Above: Bill’s Dad shepherds a few sheep through the construction site at Fernilee in 1932.

Above: Bill pictured with a lamb at Oldfield Farm in 1953.

Above: Edited by Christine Gregory and Sheila Hine, ‘The Land That Made Us’ was published earlier this year by The Peak District National Park Authority in partnership with the Farming Life Centre.

Whenever I’m not sure where something is on old photos of the valley, my first port of call is Bill Brocklehurst. Having lived and worked in and around the valley for much of his life, he knows the land like the back of his hand.

I sent him a link to the recent video on Fernilee and he told me it includes film of his father, shepherding sheep through the construction site in 1932!

 Bill recently featured in a book about Peak District farmers called ‘The Land That Made us’. The publishers have kindly allowed me to use this excerpt…

Above: Bill pictured at home beside his kitchen range. (Photo by Christine Gregory.)

Bill was born in 1943. His grandfather was farm bailiff at a farm near Buxton, and later the family had the grazing rights of around 5,300 acres of high moorland around the Cat and Fiddle. Bill, himself a full-time shepherd at the age of fourteen, describes how children were part of the workforce even before they left school.

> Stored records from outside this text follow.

===== src/design/dcsp_consts.svh =====
/*
  constants of the three-wire configuration serial port: field positions,
  reset values and address limits.
  assumes it is included by its bare name, once per compilation unit.
*/
// Behaviour
// - every cycle starts with an eight-bit instruction on the first rising edges
// - chip select high then low restarts the instruction phase
// - all later clock edges of the cycle move data bytes
// - a written byte lands in its register right after its last bit
// - instruction top bit one means read, zero means write
// - lower seven instruction bits give the start register address
// - the port steps the address itself for each further byte
// - single and multibyte transfers, both bit orders supported
// - bits are taken on rising clock, read bits driven on falling clock
// - data pin released while chip select is high
// - msb-first steps down toward 0x00, lsb-first up toward 0x7f
// - bit order resets to msb first, applies to instruction and data
`ifndef DCSP_CONSTS_SVH
`define DCSP_CONSTS_SVH

// ==========================================================
// instruction and control fields
`define DCSP_INSTR_RW_BIT   7
`define DCSP_CFG_ADDR       7'h00
`define DCSP_CFG_SDIO_BIT   7
`define DCSP_CFG_LSB_BIT    6
`define DCSP_ADDR_LOW       7'h00
`define DCSP_ADDR_HIGH      7'h7f
`define DCSP_LAST_BIT       3'h7
`define DCSP_REG_RESET      8'h00
`define DCSP_NUM_REGS       128

`endif


===== src/design/dcsp_pkg.sv =====
/*
  types of the configuration serial port.
  assumes dcsp_consts.svh is not needed here; widths are fixed by the byte format.
*/
package dcsp_pkg;

  // ==========================================================
  // serial phase
  typedef enum logic {
    ST_INSTR,
    ST_DATA
  } dcsp_state_t;

  // ==========================================================
  // register write notice towards the core
  typedef struct packed {
    logic       stb;
    logic [6:0] addr;
    logic [7:0] data;
  } dcsp_wr_t;

endpackage


===== src/design/dcsp_serial_port.sv =====
/*
  three-wire configuration serial port with its 128-byte register file.
  assumes serial clock well below ref_clk/4 so every pin edge is seen after sync;
  chip select idles high (pull-up outside), ref_clk 100 MHz.
*/
`timescale 1ns/1ns
`include "dcsp_consts.svh"
module dcsp_serial_port #(
  parameter int NUM_REGS = `DCSP_NUM_REGS
) (
  input  wire logic              ref_clk,
  input  wire logic              rst_n,
  input  wire logic              sclk,
  input  wire logic              cs_n,
  input  wire logic              sdioIn,
  output logic                   sdioOut,
  output logic                   sdioOe_n,
  output dcsp_pkg::dcsp_wr_t     regWr,
  output logic                   cfgLsbFirst,
  output logic                   cfgSdioRead
);

  // ==========================================================
  // pin synchronisation and edge finding
  logic [2:0]            syncOut;
  logic                  sclkPrev_ff;
  dcsp_pkg::dcsp_state_t state_ff;
  dcsp_pkg::dcsp_state_t nxt_state;
  logic [2:0]            bitCnt_ff;
  logic [7:0]            shift_ff;
  logic                  rw_ff;
  logic [6:0]            addr_ff;
  logic [7:0]            tx_ff;
  logic [7:0]            mem_ff [NUM_REGS];
  logic                  sdioOut_ff;
  logic                  sdioOe_n_ff;
  dcsp_pkg::dcsp_wr_t    regWr_ff;

  dcsp_sync #(
    .WIDTH (3)
  ) u_sync (
    .ref_clk (ref_clk),
    .rst_n   (rst_n),
    .din     ({sdioIn, cs_n, sclk}),
    .dout    (syncOut)
  );

  // ==========================================================
  // address stepping, saturates at either end
  function automatic logic [6:0] stepAddr(input logic [6:0] a, input logic up);
    if (up) begin
      stepAddr = (a == `DCSP_ADDR_HIGH) ? a : 7'(a + 7'h01);
    end else begin
      stepAddr = (a == `DCSP_ADDR_LOW) ? a : 7'(a - 7'h01);
    end
  endfunction

  // ==========================================================
  // decode of edges, byte assembly and read bit select
  wire       sclkS    = syncOut[0];
  wire       csHigh   = syncOut[1];
  wire       sdioS    = syncOut[2];
  wire       lsbFirst = mem_ff[`DCSP_CFG_ADDR][`DCSP_CFG_LSB_BIT];
  wire       sdioRead = mem_ff[`DCSP_CFG_ADDR][`DCSP_CFG_SDIO_BIT];
  wire       sclkRise = sclkS & ~sclkPrev_ff;
  wire       sclkFall = ~sclkS & sclkPrev_ff;
  wire       takeBit  = sclkRise & ~csHigh;
  wire       byteDone = takeBit & (bitCnt_ff == `DCSP_LAST_BIT);
  wire       instrEnd = byteDone & (state_ff == dcsp_pkg::ST_INSTR);
  wire       dataEnd  = byteDone & (state_ff == dcsp_pkg::ST_DATA);
  wire [7:0] nxtByte  = lsbFirst ? {sdioS, shift_ff[7:1]} : {shift_ff[6:0], sdioS};
  wire [6:0] addrNext = stepAddr(addr_ff, lsbFirst);
  wire [2:0] txIdx    = lsbFirst ? bitCnt_ff : 3'(`DCSP_LAST_BIT - bitCnt_ff);
  wire       driveBit = sclkFall & ~csHigh & (state_ff == dcsp_pkg::ST_DATA) & rw_ff & sdioRead;

  // ==========================================================
  // phase sequencing
  always_comb begin
    nxt_state = state_ff;
    case (state_ff)
      dcsp_pkg::ST_INSTR: begin
        if (instrEnd) begin
          nxt_state = dcsp_pkg::ST_DATA;
        end
      end
      dcsp_pkg::ST_DATA: begin
        nxt_state = dcsp_pkg::ST_DATA;
      end
      default: begin
        nxt_state = dcsp_pkg::ST_INSTR;
      end
    endcase
    if (csHigh) begin
      nxt_state = dcsp_pkg::ST_INSTR;
    end
  end

  // state, edge history and bit count; deselect also drops a partial byte
  always_ff @(posedge ref_clk or negedge rst_n) begin
    if (!rst_n) begin
      state_ff    <= dcsp_pkg::ST_INSTR;
      sclkPrev_ff <= 1'b0;
      bitCnt_ff   <= 3'h0;
    end else begin
      state_ff    <= nxt_state;
      sclkPrev_ff <= sclkS;
      if (csHigh) begin
        bitCnt_ff <= 3'h0;
      end else if (sclkRise) begin
        bitCnt_ff <= 3'(bitCnt_ff + 3'h1);
      end
    end
  end

  // ==========================================================
  // shift register and instruction fields
  always_ff @(posedge ref_clk or negedge rst_n) begin
    if (!rst_n) begin
      shift_ff <= 8'h00;
      rw_ff    <= 1'b0;
      addr_ff  <= 7'h00;
    end else begin
      if (takeBit) begin
        shift_ff <= nxtByte;
      end
      if (instrEnd) begin
        rw_ff   <= nxtByte[`DCSP_INSTR_RW_BIT];
        addr_ff <= nxtByte[6:0];
      end else if (dataEnd) begin
        addr_ff <= addrNext;
      end
    end
  end

  // ==========================================================
  // register file; only whole bytes are ever written
  always_ff @(posedge ref_clk or negedge rst_n) begin
    if (!rst_n) begin
      for (int i = 0; i < NUM_REGS; i++) begin
        mem_ff[i] <= `DCSP_REG_RESET;
      end
    end else if (dataEnd & ~rw_ff) begin
      mem_ff[addr_ff] <= nxtByte;
    end
  end

  // write notice and read byte preload at each byte boundary
  always_ff @(posedge ref_clk or negedge rst_n) begin
    if (!rst_n) begin
      regWr_ff <= '0;
      tx_ff    <= 8'h00;
    end else begin
      regWr_ff.stb  <= dataEnd & ~rw_ff;
      regWr_ff.addr <= addr_ff;
      regWr_ff.data <= nxtByte;
      if (instrEnd) begin
        tx_ff <= mem_ff[nxtByte[6:0]];
      end else if (dataEnd) begin
        tx_ff <= mem_ff[addrNext];
      end
    end
  end

  // ==========================================================
  // data pin drive; enable is low while driving
  always_ff @(posedge ref_clk or negedge rst_n) begin
    if (!rst_n) begin
      sdioOut_ff  <= 1'b0;
      sdioOe_n_ff <= 1'b1;
    end else if (csHigh) begin
      sdioOut_ff  <= 1'b0;
      sdioOe_n_ff <= 1'b1;
    end else if (driveBit) begin
      sdioOut_ff  <= tx_ff[txIdx];
      sdioOe_n_ff <= 1'b0;
    end
  end

  // outputs straight from flops
  assign sdioOut     = sdioOut_ff;
  assign sdioOe_n    = sdioOe_n_ff;
  assign regWr       = regWr_ff;
  assign cfgLsbFirst = lsbFirst;
  assign cfgSdioRead = sdioRead;
endmodule


===== src/design/dcsp_sync.sv =====
/*
  two-flop level synchroniser for the serial port pins.
  assumes inputs are asynchronous to ref_clk and change slowly next to it.
*/
`timescale 1ns/1ns
module dcsp_sync #(
  parameter int WIDTH = 3
) (
  input  wire logic             ref_clk,
  input  wire logic             rst_n,
  input  wire logic [WIDTH-1:0] din,
  output logic      [WIDTH-1:0] dout
);

  logic [WIDTH-1:0] stage1_ff;

  // ==========================================================
  // first stage feeds only the second
  always_ff @(posedge ref_clk or negedge rst_n) begin
    if (!rst_n) begin
      stage1_ff <= '0;
      dout      <= '0;
    end else begin
      stage1_ff <= din;
      dout      <= stage1_ff;
    end
  end

endmodule


===== config.mk =====
export PLATFORM = sky130hd
export DESIGN_NAME = dcsp_serial_port
export DESIGN_NICKNAME = d
export VERILOG_FILES = /design/src/design/dcsp_pkg.sv /design/src/design/dcsp_serial_port.sv /design/src/design/dcsp_sync.sv
export VERILOG_INCLUDE_DIRS = /design/src /design/src/design
export SDC_FILE = /design/constraint.sdc
export NUM_CORES = 2
export LEC_CHECK = 0
export ABC_AREA = 0
export BUFFER_PORTS_ARGS = -buffer_cell sky130_fd_sc_hd__buf_2
export CORE_MARGIN = 4
export CORE_UTILIZATION = 60
export CTS_CLUSTER_SIZE = 25
export DETAILED_ROUTE_END_ITERATION = 10
export HOLD_SLACK_MARGIN = 0.08
export PLACE_DENSITY = 0.76
export SLEW_MARGIN = 15
export SYNTH_ARGS = -nofsm -noshare
export SYNTH_HDL_FRONTEND = slang
export SYNTH_SLANG_ARGS = --single-unit

===== constraint.sdc =====
create_clock -name ref_clk -period 5.4 [get_ports ref_clk]
set_clock_uncertainty 0.15 [all_clocks]
set_input_delay 0.27 -clock ref_clk [delete_from_list [all_inputs] [get_ports ref_clk]]
set_output_delay 0.27 -clock ref_clk [all_outputs]
set_load 0.02 [all_outputs]

Word-level counts from Yosys, hierarchy flattened
Index checks and enable logic that the tools add are counted.
{"block": "word_totals", "romBits": 0, "output_inout_bits": 20, "memories": 0, "latch_bits": 0, "reg_bits": 1077, "inputBits": 5, "elab_cells": 206, "mem_bits_rw": 0}
{"block": "classes", "n_eq_ne": 2, "bitwise": 19, "order_cmp": 5, "shift": 0, "n_div": 0, "reduce_logical": 5, "n_mux": 29, "addsub": 4, "multipliers": 0}
{"cell": "$bwmux 1024", "count": 1}
{"cell": "$bmux 8 s7", "count": 2}
{"cell": "$mux 8", "count": 8}
{"cell": "$demux 8 s7", "count": 1}
{"cell": "$mux 7", "count": 5}
{"cell": "$ge 8x8->1 const B", "count": 3}
{"cell": "$not 7->8", "count": 3}
{"cell": "$and 1x1->1", "count": 11}
{"cell": "$mux 3", "count": 3}
{"cell": "$lt 8x1->1 const B", "count": 1}
{"cell": "$add 7x1->7 const B", "count": 1}
{"cell": "$eq 7x7->1 const B", "count": 1}
{"cell": "$logic_not 7->1", "count": 1}
{"cell": "$mux 1", "count": 7}
{"cell": "$sub 7x1->7 const B", "count": 1}
{"cell": "$reduce_bool 2->1", "count": 3}
{"cell": "$not 1->1", "count": 5}
{"cell": "$lt 3x4->1 const B", "count": 1}
{"cell": "$add 3x1->3 const B", "count": 1}
{"cell": "$bmux 1 s3", "count": 1}
{"cell": "$eq 3x3->1 const B", "count": 1}
{"cell": "$sub 3x3->3 const A", "count": 1}
{"cell": "$pmux 1 s2", "count": 1}
{"cell": "$logic_and 1x1->1", "count": 1}

Logic depth before layout (Yosys ltp)
{"block": "logic_depth", "word_depth": 9, "ltp_mapped": 17}

Modules after synthesis
Synthesis repeated with hierarchy kept, for this count alone.
{"block": "hier_totals", "hier_cells": 7270, "area_unflattened_um2": 57390.0}
{"module": "dcsp_serial_port", "cells_per_inst": 7264, "area_each_um2": 57239.9, "instances": 1}
{"module": "dcsp_sync", "cells_per_inst": 6, "area_each_um2": 150.1, "instances": 1}

Least setup slack after synthesis
No wires, ideal clock.
{"block": "synth_timing", "path_type": "register to register", "start": "register addr_ff[0]", "end": "register tx_ff[6]", "setup_ns": 0.126, "period_less_slack_ns": 3.824, "arrival_ns": 3.548, "setup_slack_ns": 1.576, "stages_incl_launch_ff": 13, "cell_sequence": "dfrtp_1 -> inv_1 -> clkbuf_1 -> ha_1 -> nor3b_1 -> a22oi_2 -> xnor2_2 -> mux4_2 -> and3_1 -> a311oi_1 -> nand4_1 -> or4_1 -> a221o_1"}
{"block": "synth_between", "elab_chain_cells": 9, "word_cells_on_any_way": 13, "cone_classes": "2 x add/sub; 1 x eq/ne; 8 x mux; 1 x bitwise; 1 x reduce/logical"}
{"item": "start, declared", "line": "dcsp_serial_port.sv:32", "source": "logic [6:0] addr_ff;"}
{"item": "start signal, assigned", "line": "dcsp_serial_port.sv:128", "source": "addr_ff <= nxtByte[6:0];"}
{"item": "start signal, assigned", "line": "dcsp_serial_port.sv:130", "source": "addr_ff <= addrNext;"}
{"item": "$sub 7x1->7 (tied with other cells)", "line": "dcsp_serial_port.sv:54", "source": "stepAddr = (a == `DCSP_ADDR_LOW) ? a : 7'(a - 7'h01);"}
{"item": "$mux 7, on equally long branches", "line": "dcsp_serial_port.sv:54, dcsp_serial_port.sv:52"}
{"item": "$mux 7 *", "line": "dcsp_serial_port.sv:51", "source": "if (up) begin"}
{"item": "$not 7->8 (implied by the code) *", "line": "dcsp_serial_port.sv:159", "source": "tx_ff <= mem_ff[addrNext];"}
{"item": "$bmux 8 s7 *", "line": "dcsp_serial_port.sv:159"}
{"item": "$mux 8 (implied by the code) * (2 in a row)", "line": "dcsp_serial_port.sv:159"}
{"item": "$mux 8 *", "line": "dcsp_serial_port.sv:158", "source": "end else if (dataEnd) begin"}
{"item": "$mux 8 *", "line": "dcsp_serial_port.sv:156", "source": "if (instrEnd) begin"}
{"item": "end signal, assigned", "line": "dcsp_serial_port.sv:157", "source": "tx_ff <= mem_ff[nxtByte[6:0]];"}
{"item": "end signal, assigned", "line": "dcsp_serial_port.sv:159"}
{"item": "end, declared", "line": "dcsp_serial_port.sv:33", "source": "logic [7:0] tx_ff;"}
Mark *: on every way between the ends. The rest lies on a longest branch, timed or not. The select of a mux whose other input is x is not followed.
A chain may end at the register's enable or synchronous reset.

Worst setup path in the final report
{"block": "layout_timing", "start": "register addr_ff[1]", "end": "register tx_ff[4]"}
The elaborated chain is that of the path after synthesis.

==> reports/results.tsv <==
metric	value	unit
Yosys top cell area share	47.3	%
FP Rows	112	
Max Buffers Root-to-Sink	3	
Synth Instances	6736	
Period minus WS final	5.08	ns
crit path max fanout	11	
Vias/cell	6.77	
Placed Area	0.0588	mm2
Clk Latency, worst-skew pair	0.72	ns
Final Setup Violations	0	
top post-synthesis cells by area	dfrtp_1 (47%), nand2_1 (11%), mux2i_1 (5.3%)	
Final Max Tran Viols	0	
Ports	25	
largest net degree at the start of global routing	170	
slowest stage cell, crit path	nor4_1	
Setup crit start kind	register	
Synth top cells by count	nand2_1 (1703), dfrtp_1 (1076), nor2_1 (655), a21oi_1 (598), o21ai_0 (568)	
cell area power density	307	mW/mm2
syn_nets	6745	
highest clock rate	197	MHz
die height	316	um
grt ovf	0	
Iter 0 DRT Violations	7835	
status	finished, final reports clean	
CTS H-tree depth	3	
transition time of the tightest slew-check pin	1.17	ns
Filler cells	7498	
RD Place Congestion	1.07	
number of buffers created by CTS	112	
final antenna-violating net count	0	
core area	0.0937	mm2
crit path cell chain	clkinv_1, ha_1, nor3b_1, a22oi_2, buf_4, xnor2_2, nand3_2, buf_4, a21oi_1, nor4_1, buf_4, nor2_1, or4_1, a221o_1	
most frequent CP cell	buf_4	
Starting Density	60.7	%
First-pass DRT Iterations	7	
CTS clk-pin slew, worst paths	0.06	ns
overall power	19300	uW
synth warn	0	
DR WL/cell	27.3	um
DRC	0	
post-synth top area cell	dfrtp_1	
hold crit path type	input pin to async pin	
slowest stage delay, CP	0.62	ns
Post-CTS Resized	0	
worst path arrival time	5.53	ns
Netlist Area Pre-Place	0.0569	mm2
post-route cell area	0.0629	mm2
Final Hold Vio Count	0	
vias in the first global route	49900	
Reg area	0.0270	mm2
cell family with most CP delay	simple AND/OR/NAND/NOR gates	
HPWL after detailed placement	142000	um
share of layout cells above drive strength 1	9.75	%
Final Cycle Share	94.0	%
Netlist cell types	75	
vias	53600	
clock sink count	1077	
CTS tree	done	
Post-Route Setup TNS	0	ns
number of enable flip-flop cells after synthesis	0	
most frequent cell after synthesis	nand2_1	
Setup CP Type	register to register	
max_slew headroom	21.4	%
die width	316	um
Total Routing Usage GR	43.2	%
Worst Path Required	5.85	ns
Port Buffer Count	24	
synthesis-stage register bit count	1077	
total wire length	216000	um
area of the multi-input gates	0.0277	mm2
peak supply drop	0.300	mV
Top FF cell, synth	dfrtp_1	
post-synthesis sequential area ratio	47.4	%
Max Cap Viol	0	
Syn Area/Cell	8.45	um2
Placement Setup Slack	0.500	ns
RSZ-0062 raised after global routing	false	
Layout area overhead	10.6	%
root buffer cell	clkbuf_16	
post-route setup slack	0.322	ns
fin nets	6572	
ys async rst share	100	%
Critical Path Sink Type	register	
global-route wire length before repair	324000	um
Bufs and invs on worst path	4	
LEAKAGE	0.0265	uW
Die Area	0.0998	mm2
initial antenna violation count	11	
layout make-up:
cell class,instances,share of cell area (%)
Clock inverter,34,0.815
Multi-Input combinational cell,5062,44.0
Timing Repair Buffer,293,4.13
Inverter,17,0.121
Antenna cell,3,0.0119
Clock buffer,175,5.56
Sequential cell,1077,42.8
Tap cell,1254,2.49
flip-flops by register name, indices dropped and copies added (netlist names), 3 cells and up:
name / flops
addr_ff: 7
u_sync.dout: 3
regWr: 16
tx_ff: 8
u_sync.stage1_ff: 3
shift_ff: 8
mem_ff: 1022
bitCnt_ff: 3
where the power goes:
| group | switching (uW) | leakage (uW) | internal, uW |
|---|---|---|---|
| combinational | 2220 | 0.00950 | 513 |
| clock | 3370 | 0.00198 | 5040 |
| sequential | 40.9 | 0.0150 | 8100 |
| total | 5630 | 0.0265 | 13700 |
tightest hold or removal path, stage by stage:
cell and delay [ns]:
dlygate4sd3_1 0.56, buf_8 0.27, buf_16 0.35
layer usage:
metal	GRT usage [%]	vias up	part of all wire, %
li1	-	23100	-
met5	0	-	0.033
met4	27.8	12	8.1
met1	57.4	25800	37
met2	61.4	3765	42
met3	13.8	904	13
per-stage QoR:
step / cells / util [%] / hold WS (ns)
global placement: 7695 / 62.7 / 0.184
finish: 7915 / 67.1 / 0.190
floorplan: 6736 / - / -0.176
global route: 7912 / 67.1 / 0.207
CTS: 7912 / 67.1 / 0.198
detailed placement: 7695 / 62.7 / 0.185
kinds of logic (layout without fill, tap and decap cells):
family / Yosys count / in the layout / share of synthesized area (%)
AND/OR/NAND/NOR: 3048 / 3048 / 22.0
AO/OA/AOI/OAI: 1574 / 1574 / 15.8
flip-flops: 1077 / 1077 / 47.4
buffers and inverters: 597 / 519 / 4.36
multiplexers: 431 / 431 / 10.3
XOR/XNOR: 5 / 5 / 0.0902
adder cells (fa/ha/maj): 4 / 4 / 0.0880
other: 0 / 3 / 0
repair_timing:
action | in CTS | in global routing
hold buffers | 8 | 0
setup endpoints to repair | 0 | 0
buffers inserted | 0 | 0
endpoints found under the hold margin | 209 | 0
final timing paths:
path	to	slack (ns)	start	depth (start not counted)
max	tx_ff[4]$_DFFE_PN0P_	0.32	addr_ff[1]$_DFFE_PN0P_	14
min reg2reg	u_sync.dout[1]$_DFF_PN0_	0.20	u_sync.stage1_ff[1]$_DFF_PN0_	0
min in group ref_clk	u_sync.dout[1]$_DFF_PN0_	0.20	u_sync.stage1_ff[1]$_DFF_PN0_	0
max reg2reg	tx_ff[4]$_DFFE_PN0P_	0.32	addr_ff[1]$_DFFE_PN0P_	14
min	mem_ff[75]$_DFFE_PN0P_	0.19	rst_n	3
max in group asynchronous	mem_ff[908]$_DFFE_PN0P_	4.01	rst_n	3
layout by cell type, fill, tap and decap left out, types with 33 or more instances in the layout:
| cell type | synthesis | final |
|---|---|---|
| clkbuf_8 | 0 | 35 |
| buf_12 | 0 | 33 |
| dfrtp_1 | 1076 | 1075 |
| nand3_1 | 512 | 508 |
| a32oi_1 | 37 | 37 |
| nand4_1 | 33 | 33 |
| nor3_1 | 45 | 35 |
| a22oi_1 | 47 | 47 |
| a31oi_1 | 70 | 70 |
| a21oi_1 | 598 | 597 |
| nor2_1 | 655 | 648 |
| mux4_2 | 123 | 123 |
| o21ai_0 | 568 | 568 |
| nand2_1 | 1703 | 1703 |
| mux2i_1 | 302 | 293 |
| and3_1 | 54 | 54 |
| o22ai_1 | 86 | 86 |
| clkbuf_16 | 0 | 117 |
| a311oi_1 | 61 | 61 |
| buf_4 | 26 | 228 |
(Power assumes the default switching activity.)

When me father left school at thirteen, he got a job at Ford Hall at Chapel-en-le-Frith as head horseman. Before he left school, he said at hay time he had to go out, get some horses, rig ‘em up, and he had to mow grass.

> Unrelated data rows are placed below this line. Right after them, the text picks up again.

===== src/hw/ccb_defs.svh =====
`ifndef CCB_DEFS_SVH
`define CCB_DEFS_SVH

// ****************************************
// Command byte layout
// ****************************************
`define CCB_CMD_DIR_BIT 7
`define CCB_CMD_REV_BIT 6
`define CCB_CMD_CLASS_HI 5
`define CCB_CMD_CLASS_LO 4
`define CCB_CMD_CODE_HI 3
`define CCB_CMD_CODE_LO 0
`define CCB_CLASS_STATUS 2'h1
`define CCB_CLASS_EXT 2'h3

// ****************************************
// Extended command codes
// ****************************************
`define CCB_XC_SLEEP 4'h0
`define CCB_XC_WAKE 4'h1
`define CCB_XC_SWAP 4'hd
`define CCB_XC_SRESET 4'he
`define CCB_XC_NOOP 4'hf

// ****************************************
// Register indices (status command code)
// ****************************************
`define CCB_NUM_REGS 9
`define CCB_IDX_GENERAL 4'h0
`define CCB_IDX_IFMT 4'h1
`define CCB_IDX_FILTER 4'h2
`define CCB_IDX_TONE 4'h3
`define CCB_IDX_TROUTE 4'h4
`define CCB_IDX_MIC 4'h5
`define CCB_IDX_EARSPK 4'h6
`define CCB_IDX_LOOP 4'h7
`define CCB_IDX_SERIAL 4'h8

// ****************************************
// Reset values and writable-bit masks
// ****************************************
`define CCB_RST_IFMT 8'hf0
`define CCB_RST_ZERO 8'h00
`define CCB_MASK_ALL 8'hff
`define CCB_MASK_FILTER 8'hf7
`define CCB_MASK_TROUTE 8'hdc
`define CCB_MASK_MIC 8'hfb
`define CCB_MASK_LOOP 8'h7f
`define CCB_MASK_SERIAL 8'h3f

// ****************************************
// Field positions
// ****************************************
`define CCB_G_HF 7
`define CCB_G_AGC_TX 6
`define CCB_G_AGC_RX 5
`define CCB_G_VTX 4
`define CCB_G_SLOT 3
`define CCB_G_PWR 2
`define CCB_G_DUAL 1
`define CCB_G_LAW 0
`define CCB_F_TXG 7
`define CCB_F_RXG 6
`define CCB_F_SIDE 5
`define CCB_F_TXEQ 4
`define CCB_F_RXEQ 2
`define CCB_F_RXHP 1
`define CCB_F_TXHP 0
`define CCB_T_SRC 7
`define CCB_T_SECOND 6
`define CCB_T_FILT 5
`define CCB_T_CAD 4
`define CCB_T_BEAT 3
`define CCB_T_THREE 2
`define CCB_T_STOP 1
`define CCB_T_SQUARE 0
`define CCB_R_PIEZO 7
`define CCB_R_SPK 6
`define CCB_R_RXT 4
`define CCB_R_DIAL 3
`define CCB_R_TXT 2
`define CCB_M_VREF 3
`define CCB_E_LIM 4
`define CCB_L_PZST 6
`define CCB_S_PP1 5
`define CCB_S_PP0 4
`define CCB_S_DBL 3

// ****************************************
// Level codes and loop limits
// ****************************************
`define CCB_SPK_OFF 4'h0
`define CCB_SPK_CAP 4'h8
`define CCB_LOOP_MAX 3'h4
`define CCB_LOOP_NONE 3'h0
`define CCB_PINDIR_ALL_IN 4'hf

`endif


===== src/hw/ccb_pkg.sv =====
package ccb_pkg;

  typedef enum logic {
    CCB_ST_CMD,
    CCB_ST_DATA
  } ccb_state_t;

  typedef struct packed {
    ccb_state_t state;
    logic [3:0] wr_idx;
    logic [8:0][7:0] regs;
    logic swap;
    logic rev;
    logic resp_valid;
    logic [7:0] resp_data;
    logic strap_meta;
    logic strap_sync;
  } ccb_regs_t;

endpackage : ccb_pkg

He had t’ mow an acre of grass before he went school in morning at hay time. So he were well prepared for dealing with horses and he went to Ford Hall and he were head horseman cos there weren’t another horseman. They’d have I don’t know how many carthorses for carting their stuff, cos Ford Hall in them days was quite an estate.

Me grandfather, he got the grazing rights on the catchment area for Fernilee Reservoir, but in them days, there were very few sheep. He wanted some help, so me dad moved back up.

They lived at Normanwood Farm at Taxal and when he moved back up, they hadn’t many sheep and he got a job as rabbit catcher. And he were rabbit catcher all through Goyt Valley and up round Errwood with a gamekeeper from up there.

And he caught rabbits all through t’ winter, snared ‘em and, if it froze ‘ard, ferreted ‘em. His best tally, he said, one night’s snaring were 480 rabbits. They were a big pest and they were a source of income.